Fair enough. But that’s beside the point.
The point – I mean, the thing this calls to mind – is that verbal exchanges like this exemplify why I don’t want to speak just French with him. It would be boring, and “boring” is not allowed. The “B” word goes against our marriage contract.
Callaghan lived in the States for a decade spanning his 20’s to 30’s; he thinks like an American, and he enjoys speaking American English. Since the nuances, tones, innuendos and linguistic flavors (along with expressions and slang) are what endow a language with its personality, and since the personality of our relationship is American, the character of our verbal communication would change if we were to speak only French with each other. The components of the French language’s personality don’t translate to American English, and vice versa. Even though Callaghan and I often have a good laugh over his English mistakes, our relationship wouldn’t really be us in French, no matter how fluent I get. That’s where the threat of boring would come in.

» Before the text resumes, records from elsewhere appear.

### src/sv/double_ended_queue_core_macros.svh
// Assertion macros used by the deque datapath.
`ifndef DOUBLE_ENDED_QUEUE_CORE_MACROS_SVH
`define DOUBLE_ENDED_QUEUE_CORE_MACROS_SVH

// Property that must hold at every clock edge outside reset.
`define DEQ_ASSERT(lbl, prop, msg) \
   lbl: assert property (@(posedge clock) disable iff (reset) (prop)) else $error(msg);

// Property whose consequent is checked in the cycle after the antecedent.
`define DEQ_ASSERT_NEXT(lbl, ante, cons, msg) \
   lbl: assert property (@(posedge clock) disable iff (reset) (ante) |=> (cons)) else $error(msg);

`endif

### src/sv/deq_pkg.sv
// Types and constants shared by the deque modules.
package deq_pkg;

   localparam int OP_W     = 3;
   localparam int DATA_W   = 32;
   localparam int STATUS_W = 2;

   typedef enum logic [OP_W-1:0] {
      OP_PUSH_FRONT = 3'd0,
      OP_PUSH_REAR  = 3'd1,
      OP_POP_FRONT  = 3'd2,
      OP_POP_REAR   = 3'd3,
      OP_LIST       = 3'd4
   } op_type;

   typedef enum logic [STATUS_W-1:0] {
      ST_OK    = 2'd0,
      ST_EMPTY = 2'd1,
      ST_FULL  = 2'd2
   } status_type;

   typedef enum logic {
      S_IDLE,
      S_BUSY
   } ctrl_state_type;

   typedef struct packed {
      logic ready;
      logic start;
      logic issue;
      logic consume;
   } ctrl_cmd_type;

   typedef struct packed {
      logic req_valid;
      logic needs_read;
      logic pend_valid;
      logic out_free;
      logic rem_zero;
   } dp_status_type;

endpackage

To put it simply: It would be tiresome trying to keep the joy of our conversations afloat without the American English dips and waves and tides that define our rapport.
While we see nothing wrong with conducting our relationship in English, it slows my progress in improving my French, which I, of course, should do. After all, I live here in France. The last thing I need is border patrol running after my ass to throw me out because I want to “press 2 for English” on the phone.
The crux of the matter is that we live in the wilderness in virtual isolation.
For Callaghan, living with me in isolation is like living in the States again.
For me, living with him in isolation makes me forget that I’m in France.
And for both of us, excursions out serve as reminders that I need to be more immersed in society (in order for French to come more naturally to me).
Thus, I’m happy to have the opportunity to take a French course, which the government will provide for free. Yes! Eight hours a day, three days a week, for three months, I’ll sit in a classroom with other foreigners, learning French with a teacher whose mission in life is to bring French-as-a-second-language people up to speed so we can get jobs. (Callaghan says this is a part of the government’s “secret plot to turn us into slaves like the rest of the French population.” But that’s neither here nor there.)
The more I think about it, the more pleased I am… I’m actually ecstatic and impatiently waiting for the letter that will tell me where and when to go.
Meanwhile, I’ll attend my Orientation to Life in France, where I’m assuming they’ll teach me the proper way to do a champagne toast. Can you believe it? I’ve been in this country for over a year, and they’re just now setting me up with French and champagne toasting lessons! Hey – maybe they’ll also teach me skills such as entering a French roundabout without getting killed! Gee Willikers, Batman!